Advisers and plan fiduciaries should keep abreast of new market offerings that may align with their participants’ needs. Such may be the case with new managed account strategies.
Nathan Voris, managing director, strategy, at Schwab retirement services in Richfield, Ohio, says managed accounts are growing in terms of market share. He says that 88% of the eligible defined contribution plans Schwab administers offer either managed accounts or advice as an option.
“I’ve noticed anecdotally that the consultant community is conducting more due diligence regarding using managed accounts as the QDIA,” Voris says. “If the consultants are starting to dig in to the details, then that’s a leading indicator that there will be some growth around the corner.”
Schwab recently built out the capability to offer dynamic qualified default investment alternatives (QDIAs), which are also called hybrid QDIAs.

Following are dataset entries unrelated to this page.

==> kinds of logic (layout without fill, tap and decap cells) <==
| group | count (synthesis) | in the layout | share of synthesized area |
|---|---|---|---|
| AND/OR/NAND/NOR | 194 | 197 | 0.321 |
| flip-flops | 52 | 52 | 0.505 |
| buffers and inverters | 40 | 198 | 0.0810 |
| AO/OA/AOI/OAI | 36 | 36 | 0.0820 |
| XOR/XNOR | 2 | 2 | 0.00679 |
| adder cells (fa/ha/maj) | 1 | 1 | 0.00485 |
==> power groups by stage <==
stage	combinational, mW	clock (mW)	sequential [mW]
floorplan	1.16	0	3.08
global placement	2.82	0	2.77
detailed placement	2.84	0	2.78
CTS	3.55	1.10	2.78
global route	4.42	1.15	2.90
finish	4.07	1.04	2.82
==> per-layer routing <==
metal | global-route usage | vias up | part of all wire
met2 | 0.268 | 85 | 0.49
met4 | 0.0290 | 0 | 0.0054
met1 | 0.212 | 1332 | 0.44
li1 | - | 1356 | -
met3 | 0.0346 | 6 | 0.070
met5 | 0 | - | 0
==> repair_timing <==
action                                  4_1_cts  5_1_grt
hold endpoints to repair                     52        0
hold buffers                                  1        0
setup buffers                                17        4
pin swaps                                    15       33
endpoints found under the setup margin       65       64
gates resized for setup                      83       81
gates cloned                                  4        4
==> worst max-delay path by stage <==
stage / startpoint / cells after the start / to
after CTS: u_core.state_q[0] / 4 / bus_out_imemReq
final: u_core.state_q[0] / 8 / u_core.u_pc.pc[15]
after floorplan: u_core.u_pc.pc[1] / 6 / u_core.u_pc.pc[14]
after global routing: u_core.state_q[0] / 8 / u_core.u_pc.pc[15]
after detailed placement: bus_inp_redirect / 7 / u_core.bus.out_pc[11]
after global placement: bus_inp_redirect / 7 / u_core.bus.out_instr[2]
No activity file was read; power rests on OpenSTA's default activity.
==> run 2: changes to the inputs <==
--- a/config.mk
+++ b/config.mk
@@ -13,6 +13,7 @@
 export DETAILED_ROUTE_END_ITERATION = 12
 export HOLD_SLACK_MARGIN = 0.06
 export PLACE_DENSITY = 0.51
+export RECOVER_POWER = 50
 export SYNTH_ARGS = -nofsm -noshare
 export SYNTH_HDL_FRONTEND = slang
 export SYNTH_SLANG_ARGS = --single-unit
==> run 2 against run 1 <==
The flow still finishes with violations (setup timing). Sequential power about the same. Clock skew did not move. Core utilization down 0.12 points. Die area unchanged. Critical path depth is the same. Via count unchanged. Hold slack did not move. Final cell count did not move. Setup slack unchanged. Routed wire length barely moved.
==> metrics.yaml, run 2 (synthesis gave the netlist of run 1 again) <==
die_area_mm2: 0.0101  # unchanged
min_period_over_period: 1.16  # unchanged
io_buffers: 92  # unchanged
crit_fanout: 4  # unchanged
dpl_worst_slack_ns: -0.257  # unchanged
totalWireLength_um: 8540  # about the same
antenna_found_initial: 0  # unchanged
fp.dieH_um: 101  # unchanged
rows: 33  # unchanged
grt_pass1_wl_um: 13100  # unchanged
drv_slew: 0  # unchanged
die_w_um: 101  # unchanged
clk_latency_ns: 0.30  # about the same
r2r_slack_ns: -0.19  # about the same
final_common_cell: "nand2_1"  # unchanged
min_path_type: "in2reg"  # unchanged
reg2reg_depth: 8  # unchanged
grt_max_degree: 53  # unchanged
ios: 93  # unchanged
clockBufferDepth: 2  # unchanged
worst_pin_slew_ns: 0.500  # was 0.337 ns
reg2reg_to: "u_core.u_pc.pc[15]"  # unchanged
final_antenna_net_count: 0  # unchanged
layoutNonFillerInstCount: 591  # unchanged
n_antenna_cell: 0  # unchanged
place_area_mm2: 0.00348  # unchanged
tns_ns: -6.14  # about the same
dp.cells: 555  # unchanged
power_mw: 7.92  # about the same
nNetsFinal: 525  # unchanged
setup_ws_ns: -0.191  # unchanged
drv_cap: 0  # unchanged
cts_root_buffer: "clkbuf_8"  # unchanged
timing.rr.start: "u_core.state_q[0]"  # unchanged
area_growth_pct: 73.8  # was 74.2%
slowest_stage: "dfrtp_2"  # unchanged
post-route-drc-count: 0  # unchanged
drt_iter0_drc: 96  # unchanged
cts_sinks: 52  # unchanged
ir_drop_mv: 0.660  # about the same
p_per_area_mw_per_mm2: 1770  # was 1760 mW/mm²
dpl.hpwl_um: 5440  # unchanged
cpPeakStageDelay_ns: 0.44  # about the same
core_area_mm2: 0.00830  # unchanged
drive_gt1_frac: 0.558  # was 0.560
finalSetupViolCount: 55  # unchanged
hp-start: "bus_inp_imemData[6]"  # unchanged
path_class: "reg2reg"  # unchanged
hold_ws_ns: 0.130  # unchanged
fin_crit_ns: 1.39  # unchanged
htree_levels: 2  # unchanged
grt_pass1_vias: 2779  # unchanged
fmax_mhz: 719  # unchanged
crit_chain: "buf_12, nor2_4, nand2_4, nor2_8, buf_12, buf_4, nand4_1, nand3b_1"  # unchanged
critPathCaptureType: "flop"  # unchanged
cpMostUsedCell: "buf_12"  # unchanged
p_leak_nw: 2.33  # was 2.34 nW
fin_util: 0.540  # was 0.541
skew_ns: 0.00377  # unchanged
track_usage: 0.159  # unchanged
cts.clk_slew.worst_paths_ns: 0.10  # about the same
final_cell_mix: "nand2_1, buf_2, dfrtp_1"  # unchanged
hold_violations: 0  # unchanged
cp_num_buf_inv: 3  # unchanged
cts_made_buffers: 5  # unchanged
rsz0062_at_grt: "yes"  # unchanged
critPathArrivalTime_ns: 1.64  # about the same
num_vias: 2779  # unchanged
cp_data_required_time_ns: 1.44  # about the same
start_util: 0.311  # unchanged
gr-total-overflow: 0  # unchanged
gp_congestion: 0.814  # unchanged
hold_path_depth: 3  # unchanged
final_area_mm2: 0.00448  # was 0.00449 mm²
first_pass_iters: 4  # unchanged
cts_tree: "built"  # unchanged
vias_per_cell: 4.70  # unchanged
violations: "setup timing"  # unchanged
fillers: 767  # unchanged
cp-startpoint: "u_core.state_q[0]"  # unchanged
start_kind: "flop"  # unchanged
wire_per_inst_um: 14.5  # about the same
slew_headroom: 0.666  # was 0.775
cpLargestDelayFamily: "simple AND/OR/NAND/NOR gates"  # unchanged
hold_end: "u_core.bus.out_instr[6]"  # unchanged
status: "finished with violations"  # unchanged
File: src/rtl/mos6502_fetch_if.sv
// Memory read bus between the 6502 fetch unit and program memory.
// Signal names keep the fetch unit's point of view (_o driven by it, _i driven by memory).
interface mos6502_fetch_if;
  logic [15:0] mem_addr_o;
  logic        mem_rd_o;
  logic [7:0]  mem_data_i;
  logic        mem_ready_i;

  modport master (
    output mem_addr_o,
    output mem_rd_o,
    input  mem_data_i,
    input  mem_ready_i
  );

  modport slave (
    input  mem_addr_o,
    input  mem_rd_o,
    output mem_data_i,
    output mem_ready_i
  );
endinterface

File: src/rtl/mos6502_fetch.sv
// 6502 instruction fetch unit: reads the opcode, lets the decoder classify it,
// then reads 0-2 operand bytes and pulses insn_valid_o once the instruction is complete.
module mos6502_fetch #(
  parameter logic [15:0] RESET_PC = 16'h0000
) (
  input  logic                   clk_i,
  input  logic                   rst_ni,
  input  logic                   fetch_start_i,
  input  logic                   pc_load_i,
  input  logic [15:0]            pc_load_value_i,
  mos6502_fetch_if.master        mem_bus,
  output logic [7:0]             instruction_o,
  input  logic [10:0]            addr_mode_i,
  output logic [7:0]             operand_lo_o,
  output logic [7:0]             operand_hi_o,
  output logic [15:0]            pc_o,
  output logic                   insn_valid_o,
  output logic                   busy_o
);

  // One-hot addressing-mode bit positions as delivered by the decoder.
  localparam int unsigned M_XIND = 9;
  localparam int unsigned M_ABSX = 8;
  localparam int unsigned M_ABSY = 7;
  localparam int unsigned M_ABS  = 6;
  localparam int unsigned M_HASH = 5;
  localparam int unsigned M_INDY = 4;
  localparam int unsigned M_IND  = 3;
  localparam int unsigned M_REL  = 2;
  localparam int unsigned M_ZPGX = 1;
  localparam int unsigned M_ZPG  = 0;

  typedef enum logic [2:0] {
    S_IDLE,
    S_OPCODE,
    S_DECODE,
    S_OPER_LO,
    S_OPER_HI,
    S_DONE
  } state_e;

  state_e      state_q, state_d;
  logic [15:0] pc_q, pc_d;
  logic [15:0] pc_inc;
  logic [7:0]  insn_q, insn_d;
  logic [7:0]  op_lo_q, op_lo_d;
  logic [7:0]  op_hi_q, op_hi_d;
  logic        two_q, two_d;
  logic        valid_q;
  logic        busy_q;
  logic        rd_q;
  logic        need_two;
  logic        need_one;

  assign pc_inc = pc_q + 16'd1;

  assign need_two = addr_mode_i[M_ABS] | addr_mode_i[M_ABSX] |
                    addr_mode_i[M_ABSY] | addr_mode_i[M_IND];
  assign need_one = addr_mode_i[M_HASH] | addr_mode_i[M_ZPG] | addr_mode_i[M_ZPGX] |
                    addr_mode_i[M_XIND] | addr_mode_i[M_INDY] | addr_mode_i[M_REL];

  // NOTE: every always_comb output gets a default first so no path can infer a latch.
  always_comb begin
    state_d = state_q;
    pc_d    = pc_q;
    insn_d  = insn_q;
    op_lo_d = op_lo_q;
    op_hi_d = op_hi_q;
    two_d   = two_q;
    case (state_q)
      S_IDLE: begin
        if (pc_load_i)     pc_d    = pc_load_value_i;
        if (fetch_start_i) state_d = S_OPCODE;
      end
      S_OPCODE: begin
        if (mem_bus.mem_ready_i) begin
          insn_d  = mem_bus.mem_data_i;
          pc_d    = pc_inc;
          state_d = S_DECODE;
        end
      end
      S_DECODE: begin
        two_d = need_two;
        if (need_two) begin
          state_d = S_OPER_LO;
        end else if (need_one) begin
          op_hi_d = 8'h00;
          state_d = S_OPER_LO;
        end else begin
          op_lo_d = 8'h00;
          op_hi_d = 8'h00;
          state_d = S_DONE;
        end
      end
      S_OPER_LO: begin
        if (mem_bus.mem_ready_i) begin
          op_lo_d = mem_bus.mem_data_i;
          pc_d    = pc_inc;
          state_d = two_q ? S_OPER_HI : S_DONE;
        end
      end
      S_OPER_HI: begin
        if (mem_bus.mem_ready_i) begin
          op_hi_d = mem_bus.mem_data_i;
          pc_d    = pc_inc;
          state_d = S_DONE;
        end
      end
      S_DONE:  state_d = S_IDLE;
      default: state_d = S_IDLE;
    endcase
  end

  // Status outputs are registered from the next state so they line up with state_q.
  // NOTE: sequential state uses non-blocking assignments so all registers update together.
  always_ff @(posedge clk_i or negedge rst_ni) begin
    if (!rst_ni) begin
      state_q <= S_IDLE;
      pc_q    <= RESET_PC;
      insn_q  <= 8'hEA;
      op_lo_q <= 8'h00;
      op_hi_q <= 8'h00;
      two_q   <= 1'b0;
      valid_q <= 1'b0;
      busy_q  <= 1'b0;
      rd_q    <= 1'b0;
    end else begin
      state_q <= state_d;
      pc_q    <= pc_d;
      insn_q  <= insn_d;
      op_lo_q <= op_lo_d;
      op_hi_q <= op_hi_d;
      two_q   <= two_d;
      valid_q <= (state_d == S_DONE);
      busy_q  <= (state_d != S_IDLE);
      rd_q    <= (state_d == S_OPCODE) || (state_d == S_OPER_LO) || (state_d == S_OPER_HI);
    end
  end

  assign mem_bus.mem_addr_o = pc_q;
  assign mem_bus.mem_rd_o   = rd_q;
  assign instruction_o      = insn_q;
  assign operand_lo_o       = op_lo_q;
  assign operand_hi_o       = op_hi_q;
  assign pc_o               = pc_q;
  assign insn_valid_o       = valid_q;
  assign busy_o             = busy_q;

endmodule
**src/rtl/systolic_stream_feeder.sv**
```systemverilog
// systolic_stream_feeder: buffers one operand frame from the host, streams it to the array, then flushes
module systolic_stream_feeder #(
  parameter int width_p = 8,
  parameter int array_width_p = 8,
  parameter int array_height_p = 8,
  parameter int flush_delay_p = 10,
  localparam int D = array_width_p * array_height_p,
  localparam int cw = $clog2(D + 1)
) (
  input  logic               clk_i,
  input  logic               reset_i,
  input  logic               wr_valid_i,
  input  logic [width_p-1:0] wr_data_i,
  output logic               wr_ready_o,
  input  logic               start_i,
  output logic               valid_o,
  output logic [width_p-1:0] data_o,
  input  logic               ready_i,
  output logic               flush_o,
  output logic               busy_o,
  output logic               done_o,
  output logic [cw-1:0]      count_o
);
  localparam int aw = D > 1 ? $clog2(D) : 1;
  localparam int dw = flush_delay_p > 1 ? $clog2(flush_delay_p) : 1;
  localparam logic [cw-1:0] last_c = cw'(D - 1);
  localparam logic [dw-1:0] dly_init_c = dw'(flush_delay_p > 0 ? flush_delay_p - 1 : 0);
  typedef enum logic [2:0] {FILL, ARMED, STREAM, WAIT, FLUSH, DONE} state_t;
  state_t state_q, state_n;
  logic [cw-1:0] cnt_q, cnt_n;
  logic [dw-1:0] dly_q, dly_n;
  logic [width_p-1:0] mem_q [D];
  logic [aw-1:0] ptr;
  assign ptr = aw'(cnt_q);
  assign wr_ready_o = state_q == FILL;
  assign valid_o = state_q == STREAM;
  assign data_o = valid_o ? mem_q[ptr] : '0;
  assign flush_o = state_q == FLUSH;
  assign done_o = state_q == DONE;
  assign busy_o = state_q inside {ARMED, STREAM, WAIT, FLUSH};
  assign count_o = cnt_q;
  // state, element counter (write or read pointer by phase) and flush delay counter
  always_ff @(posedge clk_i or negedge reset_i) begin
    if (!reset_i) begin
      state_q <= FILL;
      cnt_q <= '0;
      dly_q <= '0;
    end else begin
      state_q <= state_n;
      cnt_q <= cnt_n;
      dly_q <= dly_n;
    end
  end
  // frame buffer, deliberately left unreset
  always_ff @(posedge clk_i) begin
    if (wr_ready_o && wr_valid_i) mem_q[ptr] <= wr_data_i;
  end
  // sequencing: fill, wait for start, stream, quiet interval, flush, done
  always_comb begin
    state_n = state_q;
    cnt_n = cnt_q;
    dly_n = dly_q;
    case (state_q)
      FILL: if (wr_valid_i) begin
        cnt_n = cnt_q + 1'b1;
        state_n = cnt_q == last_c ? ARMED : FILL;
      end
      ARMED: if (start_i) begin
        cnt_n = '0;
        state_n = STREAM;
      end
      STREAM: if (ready_i) begin
        cnt_n = cnt_q + 1'b1;
        dly_n = dly_init_c;
        state_n = cnt_q != last_c ? STREAM : flush_delay_p == 0 ? FLUSH : WAIT;
      end
      WAIT: begin
        dly_n = dly_q - 1'b1;
        state_n = dly_q == '0 ? FLUSH : WAIT;
      end
      FLUSH: state_n = DONE;
      DONE: begin
        cnt_n = '0;
        state_n = FILL;
      end
      default: state_n = FILL;
    endcase
  end
endmodule

```
**config.mk**
```make
export PLATFORM = sky130hd
export DESIGN_NAME = systolic_stream_feeder
export DESIGN_NICKNAME = d
export VERILOG_FILES = /design/src/rtl/systolic_stream_feeder.sv
export SDC_FILE = /design/constraint.sdc
export NUM_CORES = 1
export LEC_CHECK = 0
export ABC_CLOCK_PERIOD_IN_PS = 3200
export CAP_MARGIN = 20
export CORE_MARGIN = 3
export CORE_UTILIZATION = 40
export CTS_CLUSTER_SIZE = 20
export DETAILED_ROUTE_END_ITERATION = 8
export PLACE_DENSITY = 0.61
export SYNTH_ARGS = -nofsm -noshare
export SYNTH_HDL_FRONTEND = slang
export SYNTH_SLANG_ARGS = --single-unit
```
**constraint.sdc**
```tcl
create_clock -name clk_i -period 3.2 [get_ports clk_i]
set_input_delay 0.64 -clock clk_i [delete_from_list [all_inputs] [get_ports clk_i]]
set_output_delay 0.64 -clock clk_i [all_outputs]
set_load 0.005 [all_outputs]
```
* Word level (Yosys, flattened, before mapping) *
Memories as Yosys holds them, arrays and structs flattened.
Cells that the tools add are included.

operators by class
  multiplexer cells = 16
  eq/ne operators = 10
  add/sub/neg operators = 2
  reduce and logical (&&, ||, !) cells = 9

operators with widths
  operator             count
  $pmux 7 s4           1
  $mux 7               3
  $pmux 3 s5           1
  $mux 3               4
  $mux 8               1
  $pmux 4 s2           1
  $reduce_bool 4->1    2
  $add 7x1->7 const B  1
  $eq 7x6->1 const B   1
  $ne 7x6->1 const B   1
  $eq 3x2->1 const B   2
  $eq 3x3->1 const B   2
  $logic_not 4->1      1
  $mux 1               4
  $mux 4               1
  $ne 2x2->1 const B   2
  $reduce_and 4->1     1
  $sub 4x1->4 const B  1
  $eq 3x1->1 const B   1
  $logic_not 3->1      1
  $reduce_and 3->1     1
  $ne 2x1->1 const B   1
  $reduce_and 2->1     1
  $reduce_bool 2->1    1
  $logic_and 1x1->1    1

storage, ports and cells
  memories kept = 1
  bits of input ports = 13
  output and inout bits = 20
  word-level logic and storage cells = 41
  bits in writable memories = 512
  register bits after elaboration = 14

memories
  name   words  width  rd ports  clocked after Yosys merged registers in  wr ports  line  text
  mem_q  64     8      1         0                                        1         32    logic [width_p-1:0] mem_q [D];

* Logic depth before layout (Yosys ltp) *
  depth after elaboration = 4
  gate-level depth with buffers = 8
  gate-level depth less buffers = 7

* Worst setup path after synthesis *
Ideal clock, no wire load.

  path type = register to output
  start point = reg cnt_q[0], in the netlist count_o[0]
  end point = out data_o[6]
  required time = 2.560 ns
  stages on the path, launching flop included = 9
  arrival = 1.775 ns
  path slack = 0.785 ns
  buffers on the path = 4
  path through = dfrtp_1 > buf_6 > buf_6 > buf_2 > buf_2 > mux4_2 > a21oi_1 > a211oi_1 > a31oi_1

on the way
  cells in the longest elaborated chain, start to end = 2

RTL lines
  what                    line  text
  from (decl)             30    logic [cw-1:0] cnt_q, cnt_n;
  from (signal assigned)  50    cnt_q <= cnt_n;
  $mem_v2 64x8            n/a
  $mux 8                  37    assign data_o = valid_o ? mem_q[ptr] : '0;
  to (decl)               17    output logic [width_p-1:0] data_o,

Every way passes these cells.

* Worst setup path in the final report *
  start point = reg cnt_q[0], in the netlist count_o[0]
  end point = out data_o[0]

The elaborated chain is that of the path after synthesis.

==> impl_results.md <==
* Outcome: finished, violations left
* Violated checks: setup timing
* Final slew viol count at 0
* Synth async-reset ratio at 2.66%
* Worst slew pin tran at 0.871 ns
* GRT Resource Usage Total at 19.0%
* Die area at 54700 um2
* Dominant cells by area after synthesis: edfxtp_1 (74%), mux4_2 (5.2%), a221oi_1 (3.7%), mux2i_1 (3.1%), dfrtp_1 (1.7%)
* H-tree levels at 2
* Core ar. at 50700 um2
* Final design utilization at 51.7%
* Initial Utilization at 41.0%
* RSZ-0062 raised after global routing: true
* Initial antenna violation count at 0
* Final count of hold timing violations at 0
* First-pass GRT wire length at 77100 um
* Critical path arrival at 3.04 ns
* Pwr Density at 835 nW/um2
* Post-DR vias/cell at 5.64
* Routed Antenna Nets at 0
* CTS sink cnt at 526
* Post-CTS Hold Buffers at 0
* # diodes at 0
* Count of different cell masters after synthesis at 49
* Post-synth EDFFs at 512
* Achievable Freq at 272 MHz
* CTS Buffer Depth at 3
* CTS tree: done
* Setup crit end kind: output pin
* DR DRC count at 0
* Fin cells at 2109
* Reg clk slew, reported paths at 0.06 ns
* Synth Instances at 1177
* Fraction of power consumed by sequential logic at 35.6%
* Final cycle utilization of the critical path at 115%
* Startpoint Class: flip-flop
* Final worst slack at -0.478 ns
* Seq/Total Area, Yosys at 75.7%
* Placed Cells at 1986
* WP data required at 2.56 ns
* Comb power frac at 34.7%
* Largest net degree at the start of global routing at 65
* Seq cells post-synth at 526
* Clk pwr share at 29.7%
* Top Ports at 33
* Die width at 234 um
* Port Buffers at 32
* Yosys top cell by area: edfxtp_1
* Final setup vio count at 8
* Die H at 234 um
* Pleak at 8.75 nW
* Synth Flop Type: edfxtp_1
* HPWL Detailed at 32200 um
* Psw at 6.57 mW
* Peak supply drop at 477 uV
* Post-synth top area share at 74.0%
* Clock Latency Late Sink at 0.60 ns
* Initial DRC count at 1127
* Mapped Nets at 1192
* Max Cap Viol at 0
* Num CTS Buffers at 55
* Synthesized cell area at 20800 um2
* Min Tclk post-route at 3.68 ns
* Vias in the first global route at 12219
* TritonRoute pass-1 iters at 5
* GR Overflow Total at 0
* Routed vias at 11885
* Internal power at 15.3 mW
* WL/cell at 24.4 um
* Yosys warns at 0
* GP Congestion at 0.851
* Syn avg cell area at 17.6 um2
* Final Skew at 0.0203 ns
* Slew headroom at 41.7%
* Setup CP Type: reg -> out
* Clock root cell: clkbuf_16
* CP max FO at 7
* Share of layout cells above drive strength 1 at 32.5%
* Fill cell count at 4024
* Switching share of power at 30.1%
* Rows at 82
* # nets final at 1405
* Routed WL at 51500 um
* Hold WC Path Type: in -> reg
* Syn-to-layout area delta at 26.2%
==> stage by stage <==
stage          worst slack, ns  hold WS [ns]  TNS [ns]  area, um2  power [mW]
2_1_floorplan            0.785         0.344         0      20800        11.3
3_3_place_gp            -0.270         0.496     -1.52      23300        14.1
3_5_place_dp            -0.280         0.522     -1.52      23300        14.2
4_1_cts                 -0.476         0.235     -3.34      26100        21.8
5_1_grt                 -0.585         0.260     -3.84      26200        22.7
6_report                -0.478         0.276     -3.21      26200        21.9
==> timing repair <==
action | 4_1_cts | 5_1_grt
gates resized for setup | 146 | 21
cloned | 7 | 0
buffers inserted | 11 | 2
pin swaps | 39 | 13
setup endpoints to repair | 8 | 8
==> logic make-up after synthesis <==
| kind of cell | Yosys count | share of synthesized area [%] |
|---|---|---|
| buf+inv | 91 | 2.04 |
| compound gates | 239 | 8.87 |
| fa+ha+maj | 2 | 0.120 |
| mux | 126 | 9.05 |
| xor+xnor | 1 | 0.0422 |
| simple gates | 192 | 4.19 |
| flops | 526 | 75.7 |
==> worst paths after layout <==
path	startpoint	to	slack, ns	depth (start not counted)
min	wr_data_i[5]	mem_q[39][5]	0.28	1
min reg2reg	dly_q[0]	dly_q[0]	0.53	1
max reg2reg	state_q[0]	mem_q[2][2]	0.64	5
max	count_o[0]	data_o[0]	-0.48	10
max in group asynchronous	reset_i	count_o[2]	2.01	1
min in group asynchronous	reset_i	count_o[0]	0.54	1
==> layout by cell type, fill, tap and decap left out, drive strengths merged, types with 7 or more instances in the layout <==
| master | netlist | routed |
|---|---|---|
| edfxtp | 512 | 512 |
| buf | 47 | 223 |
| nor2 | 91 | 91 |
| a221oi | 88 | 88 |
| clkbuf | 39 | 69 |
| mux2i | 64 | 64 |
| mux4 | 48 | 48 |
| nand2 | 39 | 39 |
| a22oi | 29 | 29 |
| clkinv | 0 | 25 |
| o21ai | 23 | 23 |
| nand2b | 22 | 22 |
| o221ai | 21 | 21 |
| o22a | 16 | 16 |
| clkdlybuf4s50 | 0 | 16 |
| a21oi | 16 | 16 |
| mux2 | 14 | 14 |
| dfrtp | 14 | 14 |
| nor3 | 12 | 12 |
| o22ai | 10 | 10 |
| a211oi | 9 | 9 |
| a31oi | 9 | 9 |
| bufinv | 0 | 8 |
| o211ai | 7 | 7 |
| nor2b | 7 | 7 |
==> synth_stat cells, drive strengths merged, types with 2 or more instances <==
cell type	n
a211oi	9
a21oi	16
a221oi	88
a22o	2
a22oi	29
a31oi	9
and2	5
buf	47
clkbuf	39
dfrtp	14
edfxtp	512
ha	2
inv	5
mux2	14
mux2i	64
mux4	48
nand2	39
nand2b	22
nand3	4
nor2	91
nor2b	7
nor3	12
o211ai	7
o21ai	23
o221ai	21
o22a	16
o22ai	10
o2bb2ai	6
or2	3
or3	2
==> state kept, by name, indices dropped and copies added (netlist names) <==
name     flops
count_o      7
dly_q        4
mem_q      512
state_q      3
==> final cells by class <==
cell class	instances	area, um2	share of cell area [%]
sequential	526	15700	60.0
multi-input combinational	560	5330	20.4
timing repair buffer	242	2420	9.25
clock buffer	69	1470	5.61
tap	672	841	3.21
clock inverter	35	380	1.45
inverter	5	18.8	0.0716
==> worst max-delay path, cell delays in order, from the launching register on <==
cell,delay [ns]
dfrtp_4,0.52
buf_12,0.15
buf_12,0.14
buf_6,0.12
mux4_2,0.42
mux2i_2,0.22
o22ai_2,0.14
a211oi_2,0.31
buf_4,0.18
a31oi_2,0.08
buf_2,0.15
==> metal layers <==
layer,GRT usage [%],share of wire [%],vias to the layer above
met5,0.268,0,-
met4,6.45,2.8,0
met3,3.06,6.0,89
met2,31.0,49,387
met1,26.1,43,6127
li1,-,-,5282
==> power by group through the flow <==
stage	Combinational, mW	Clock, mW	Sequential (mW)
3_3_place_gp	6.19	0	7.95
3_5_place_dp	6.24	0	7.96
5_1_grt	8.01	6.88	7.81
4_1_cts	7.42	6.60	7.81
6_report	7.58	6.49	7.80
2_1_floorplan	3.38	0	7.87
(Power assumes the default switching activity.)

The entry point for a typical hybrid QDIA is a target-date fund (TDF). But the thought behind a hybrid QDIA is that TDFs may lose their usefulness over time as individuals’ needs become more complex than simply maximizing accumulated assets. As the retirement date nears and wealth protection becomes more important, established investors may benefit from moving into a more individualized investment option that considers specific participant information about their risk tolerance, outside assets and other factors regarding their current and anticipated financial circumstances.
Employer adoption of hybrid QDIAs remains low at this early juncture. Voris says, “Although we have the capability to offer dynamic QDIAs to our sponsors, when managed accounts are included as a QDIA, they are still typically used as the QDIA for all participants in the plan rather than just a segment of participants.”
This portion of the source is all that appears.